◆ **Your instructions**:
Of the records that follow, copy only the lines from the line containing "export IMPL_cts_path_max_buffers=2" to the line containing "export IMPL_finalCriticalPeriod_ns=1.66", both included, exactly as written.

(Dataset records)
== Segment start ==

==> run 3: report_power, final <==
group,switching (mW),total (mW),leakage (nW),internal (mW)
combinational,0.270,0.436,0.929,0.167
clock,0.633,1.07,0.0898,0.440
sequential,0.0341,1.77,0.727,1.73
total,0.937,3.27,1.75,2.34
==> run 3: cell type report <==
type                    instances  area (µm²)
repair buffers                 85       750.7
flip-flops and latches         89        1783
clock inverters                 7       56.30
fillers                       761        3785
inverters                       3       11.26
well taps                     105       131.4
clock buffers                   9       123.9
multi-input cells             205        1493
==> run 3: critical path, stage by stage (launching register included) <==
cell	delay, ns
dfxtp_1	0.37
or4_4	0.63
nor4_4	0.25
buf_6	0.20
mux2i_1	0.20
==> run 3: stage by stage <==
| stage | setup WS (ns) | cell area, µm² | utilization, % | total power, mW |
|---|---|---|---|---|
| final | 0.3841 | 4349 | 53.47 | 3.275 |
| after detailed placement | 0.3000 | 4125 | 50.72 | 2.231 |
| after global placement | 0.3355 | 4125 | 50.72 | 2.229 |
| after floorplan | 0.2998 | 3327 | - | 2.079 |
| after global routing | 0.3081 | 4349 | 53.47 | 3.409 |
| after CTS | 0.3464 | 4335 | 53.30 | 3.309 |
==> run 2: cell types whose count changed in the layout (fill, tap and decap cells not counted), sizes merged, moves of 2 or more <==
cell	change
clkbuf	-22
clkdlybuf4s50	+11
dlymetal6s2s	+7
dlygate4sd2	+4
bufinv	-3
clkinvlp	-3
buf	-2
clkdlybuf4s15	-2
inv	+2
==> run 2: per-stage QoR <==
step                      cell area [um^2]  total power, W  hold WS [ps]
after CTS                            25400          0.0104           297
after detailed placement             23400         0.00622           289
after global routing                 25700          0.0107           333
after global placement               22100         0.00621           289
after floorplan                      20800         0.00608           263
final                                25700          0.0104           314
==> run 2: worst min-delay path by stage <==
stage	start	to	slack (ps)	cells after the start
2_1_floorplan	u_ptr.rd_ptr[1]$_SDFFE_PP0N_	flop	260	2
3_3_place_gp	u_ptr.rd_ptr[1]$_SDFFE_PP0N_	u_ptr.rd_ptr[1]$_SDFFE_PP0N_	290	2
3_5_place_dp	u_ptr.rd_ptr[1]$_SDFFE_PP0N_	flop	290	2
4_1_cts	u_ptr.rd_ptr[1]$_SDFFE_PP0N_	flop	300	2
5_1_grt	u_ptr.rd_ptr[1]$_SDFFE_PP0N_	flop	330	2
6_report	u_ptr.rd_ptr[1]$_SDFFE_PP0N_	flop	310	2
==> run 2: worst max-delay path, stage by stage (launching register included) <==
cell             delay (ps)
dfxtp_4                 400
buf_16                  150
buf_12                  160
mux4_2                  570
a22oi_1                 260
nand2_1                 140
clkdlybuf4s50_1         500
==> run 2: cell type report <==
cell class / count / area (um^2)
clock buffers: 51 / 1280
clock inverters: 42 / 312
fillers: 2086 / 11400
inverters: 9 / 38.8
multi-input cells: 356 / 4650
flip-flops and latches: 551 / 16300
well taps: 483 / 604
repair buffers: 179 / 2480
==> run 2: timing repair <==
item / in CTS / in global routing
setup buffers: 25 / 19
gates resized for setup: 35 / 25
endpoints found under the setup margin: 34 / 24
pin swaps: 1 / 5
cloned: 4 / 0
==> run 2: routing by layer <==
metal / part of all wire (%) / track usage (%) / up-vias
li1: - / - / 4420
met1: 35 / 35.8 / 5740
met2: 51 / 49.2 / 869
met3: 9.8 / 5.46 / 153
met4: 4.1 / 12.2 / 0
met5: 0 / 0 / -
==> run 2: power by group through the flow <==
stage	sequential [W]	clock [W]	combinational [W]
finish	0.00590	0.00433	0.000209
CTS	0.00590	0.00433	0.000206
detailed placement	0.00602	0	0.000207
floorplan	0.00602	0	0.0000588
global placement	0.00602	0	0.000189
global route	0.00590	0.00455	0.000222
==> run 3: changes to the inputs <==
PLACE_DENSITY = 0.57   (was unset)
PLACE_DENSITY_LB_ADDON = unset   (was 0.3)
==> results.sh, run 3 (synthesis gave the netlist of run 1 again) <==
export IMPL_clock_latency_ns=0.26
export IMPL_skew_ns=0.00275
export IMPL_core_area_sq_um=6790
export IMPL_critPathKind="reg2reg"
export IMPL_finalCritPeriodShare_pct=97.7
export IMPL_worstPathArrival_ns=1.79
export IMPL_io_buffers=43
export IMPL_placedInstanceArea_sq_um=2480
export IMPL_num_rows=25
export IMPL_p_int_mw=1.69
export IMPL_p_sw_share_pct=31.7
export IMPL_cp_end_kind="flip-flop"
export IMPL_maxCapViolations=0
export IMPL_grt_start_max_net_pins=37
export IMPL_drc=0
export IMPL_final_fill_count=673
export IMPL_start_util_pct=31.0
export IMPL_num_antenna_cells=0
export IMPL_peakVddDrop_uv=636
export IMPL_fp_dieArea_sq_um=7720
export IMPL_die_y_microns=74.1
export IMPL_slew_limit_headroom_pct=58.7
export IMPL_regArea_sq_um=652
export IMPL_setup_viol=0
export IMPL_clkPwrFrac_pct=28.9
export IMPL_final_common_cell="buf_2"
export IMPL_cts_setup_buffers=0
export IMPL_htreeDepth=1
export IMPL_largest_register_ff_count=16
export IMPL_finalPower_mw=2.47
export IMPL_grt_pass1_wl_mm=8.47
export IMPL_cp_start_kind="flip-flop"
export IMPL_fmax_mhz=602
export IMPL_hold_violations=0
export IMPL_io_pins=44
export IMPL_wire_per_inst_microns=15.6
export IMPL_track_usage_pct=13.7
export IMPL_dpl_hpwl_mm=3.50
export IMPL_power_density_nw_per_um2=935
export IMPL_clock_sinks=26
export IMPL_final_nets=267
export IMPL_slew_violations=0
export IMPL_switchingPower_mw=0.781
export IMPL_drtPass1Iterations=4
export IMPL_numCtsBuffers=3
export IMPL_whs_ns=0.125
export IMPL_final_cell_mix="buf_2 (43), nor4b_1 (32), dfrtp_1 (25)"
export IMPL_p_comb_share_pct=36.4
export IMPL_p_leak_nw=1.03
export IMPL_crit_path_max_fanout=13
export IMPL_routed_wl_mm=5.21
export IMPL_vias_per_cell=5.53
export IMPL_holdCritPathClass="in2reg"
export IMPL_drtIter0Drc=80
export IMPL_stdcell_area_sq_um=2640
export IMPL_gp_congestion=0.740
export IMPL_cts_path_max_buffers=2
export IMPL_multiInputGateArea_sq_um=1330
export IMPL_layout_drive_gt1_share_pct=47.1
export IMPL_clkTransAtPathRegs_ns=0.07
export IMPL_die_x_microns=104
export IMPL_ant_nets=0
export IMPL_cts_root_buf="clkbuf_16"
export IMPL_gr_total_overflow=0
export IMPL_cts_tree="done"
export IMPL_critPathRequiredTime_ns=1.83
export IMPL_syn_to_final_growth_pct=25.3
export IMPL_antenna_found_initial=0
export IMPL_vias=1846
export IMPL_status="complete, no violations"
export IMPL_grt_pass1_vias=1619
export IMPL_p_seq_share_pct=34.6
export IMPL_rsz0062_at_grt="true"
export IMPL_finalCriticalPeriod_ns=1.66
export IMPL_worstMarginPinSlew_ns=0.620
<file path="src/rtl/segdac_pkg.sv">
package segdac_pkg;

  localparam int SMP_W  = 16;
  localparam int TAP_W  = 9;
  localparam int DUTY_W = 3;
  localparam int TRIM_W = SMP_W - TAP_W - DUTY_W;

  // two's complement to offset binary
  function automatic logic [SMP_W-1:0] to_offset(input logic [SMP_W-1:0] w);
    to_offset = {~w[SMP_W-1], w[SMP_W-2:0]};
  endfunction

  function automatic logic [TAP_W-1:0] tap_of(input logic [SMP_W-1:0] w);
    logic [SMP_W-1:0] ob;
    ob = to_offset(w);
    tap_of = ob[SMP_W-1 -: TAP_W];
  endfunction

  function automatic logic [DUTY_W-1:0] duty_of(input logic [SMP_W-1:0] w);
    duty_of = w[TRIM_W +: DUTY_W];
  endfunction

  function automatic logic [TRIM_W-1:0] trim_lo_of(input logic [SMP_W-1:0] w);
    trim_lo_of = w[TRIM_W-1:0];
  endfunction

  // all-ones minus the low code: the complement keeps the pair sum fixed
  function automatic logic [TRIM_W-1:0] trim_hi_of(input logic [SMP_W-1:0] w);
    trim_hi_of = ~w[TRIM_W-1:0];
  endfunction

endpackage

</file>
<file path="src/rtl/segdac_pwm.sv">
module segdac_pwm #(
  parameter int DUTY_W = 3
) (
  input  logic              clk,
  input  logic              rst_n,
  input  logic [DUTY_W-1:0] duty,
  output logic [DUTY_W-1:0] cnt,
  output logic              per_end,
  output logic              hi
);

  always_ff @(posedge clk or negedge rst_n) begin
    if (!rst_n) cnt <= '0;
    else        cnt <= cnt + 1'b1;
  end

  assign per_end = &cnt;
  assign hi      = (cnt < duty);

endmodule

</file>
<file path="src/rtl/segdac_hold.sv">
module segdac_hold #(
  parameter int W = 16
) (
  input  logic         clk,
  input  logic         rst_n,
  input  logic         smp_vld,
  input  logic [W-1:0] smp_word,
  input  logic         take,
  output logic         pend_vld,
  output logic         next_ok,
  output logic [W-1:0] next_word
);

  logic [W-1:0] pend_word;

  always_ff @(posedge clk or negedge rst_n) begin
    if (!rst_n) begin
      pend_vld  <= 1'b0;
      pend_word <= '0;
    end else begin
      if (smp_vld) pend_word <= smp_word;
      if (take)         pend_vld <= 1'b0;
      else if (smp_vld) pend_vld <= 1'b1;
    end
  end

  // a strobe in the same cycle overrides the held word
  assign next_ok   = smp_vld | pend_vld;
  assign next_word = smp_vld ? smp_word : pend_word;

endmodule

</file>
<file path="src/rtl/segdac_ctrl.sv">
module segdac_ctrl
  import segdac_pkg::*;
#(
  parameter int WORD_W = segdac_pkg::SMP_W,
  parameter int IDX_W  = segdac_pkg::TAP_W,
  parameter int PWM_W  = segdac_pkg::DUTY_W
) (
  input  logic                           clk,
  input  logic                           rst_n,
  input  logic                           smp_vld,
  input  logic [WORD_W-1:0]              smp_word,
  output logic [IDX_W-1:0]               tap_idx,
  output logic                           tap_hi,
  output logic [WORD_W-IDX_W-PWM_W-1:0]  trim_up,
  output logic [WORD_W-IDX_W-PWM_W-1:0]  trim_dn
);

  localparam int LSB_W = WORD_W - IDX_W - PWM_W;

  logic              pend_vld;
  logic              next_ok;
  logic [WORD_W-1:0] next_word;
  logic [WORD_W-1:0] act_word;
  logic [PWM_W-1:0]  pwm_cnt;
  logic              per_end;
  logic              load;

  segdac_hold #(.W(WORD_W)) u_hold (
    .clk       (clk),
    .rst_n     (rst_n),
    .smp_vld   (smp_vld),
    .smp_word  (smp_word),
    .take      (per_end),
    .pend_vld  (pend_vld),
    .next_ok   (next_ok),
    .next_word (next_word)
  );

  assign load = per_end & next_ok;

  // applied sample, two's complement zero is mid-scale
  always_ff @(posedge clk or negedge rst_n) begin
    if (!rst_n)    act_word <= '0;
    else if (load) act_word <= next_word;
  end

  segdac_pwm #(.DUTY_W(PWM_W)) u_pwm (
    .clk     (clk),
    .rst_n   (rst_n),
    .duty    (duty_of(act_word)),
    .cnt     (pwm_cnt),
    .per_end (per_end),
    .hi      (tap_hi)
  );

  assign tap_idx = tap_of(act_word);
  assign trim_dn = trim_lo_of(act_word);
  assign trim_up = trim_hi_of(act_word);

endmodule

</file>
<file path="config.mk">
export PLATFORM = sky130hd
export DESIGN_NAME = segdac_ctrl
export DESIGN_NICKNAME = d
export VERILOG_FILES = /design/src/rtl/segdac_pkg.sv /design/src/rtl/segdac_pwm.sv /design/src/rtl/segdac_hold.sv /design/src/rtl/segdac_ctrl.sv
export SDC_FILE = /design/constraint.sdc
export NUM_CORES = 1
export LEC_CHECK = 0
export ABC_AREA = 1
export BUFFER_PORTS_ARGS = -buffer_cell sky130_fd_sc_hd__buf_2
export CAP_MARGIN = 15
export CELL_PAD_IN_SITES_DETAIL_PLACEMENT = 0
export CELL_PAD_IN_SITES_GLOBAL_PLACEMENT = 1
export CORE_ASPECT_RATIO = 0.7
export CORE_MARGIN = 5
export CORE_UTILIZATION = 35
export CTS_CLUSTER_SIZE = 40
export DETAILED_ROUTE_END_ITERATION = 7
export PLACE_DENSITY = 0.77
export RECOVER_POWER = 25
export REMOVE_ABC_BUFFERS = 1
export SLEW_MARGIN = 25
export SYNTH_ARGS = -nofsm -noshare
export SYNTH_HDL_FRONTEND = slang
export SYNTH_SLANG_ARGS = --single-unit
</file>
<file path="constraint.sdc">
create_clock -name clk -period 2 [get_ports clk]
set_clock_uncertainty 0.2 [all_clocks]
set_input_delay 0.1 -clock clk [delete_from_list [all_inputs] [get_ports clk]]
set_output_delay 0.1 -clock clk [all_outputs]
set_load 0.03 [all_outputs]
</file>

== Segment end ==

◆ **Solution to the problem**:
export IMPL_cts_path_max_buffers=2
export IMPL_multiInputGateArea_sq_um=1330
export IMPL_layout_drive_gt1_share_pct=47.1
export IMPL_clkTransAtPathRegs_ns=0.07
export IMPL_die_x_microns=104
export IMPL_ant_nets=0
export IMPL_cts_root_buf="clkbuf_16"
export IMPL_gr_total_overflow=0
export IMPL_cts_tree="done"
export IMPL_critPathRequiredTime_ns=1.83
export IMPL_syn_to_final_growth_pct=25.3
export IMPL_antenna_found_initial=0
export IMPL_vias=1846
export IMPL_status="complete, no violations"
export IMPL_grt_pass1_vias=1619
export IMPL_p_seq_share_pct=34.6
export IMPL_rsz0062_at_grt="true"
export IMPL_finalCriticalPeriod_ns=1.66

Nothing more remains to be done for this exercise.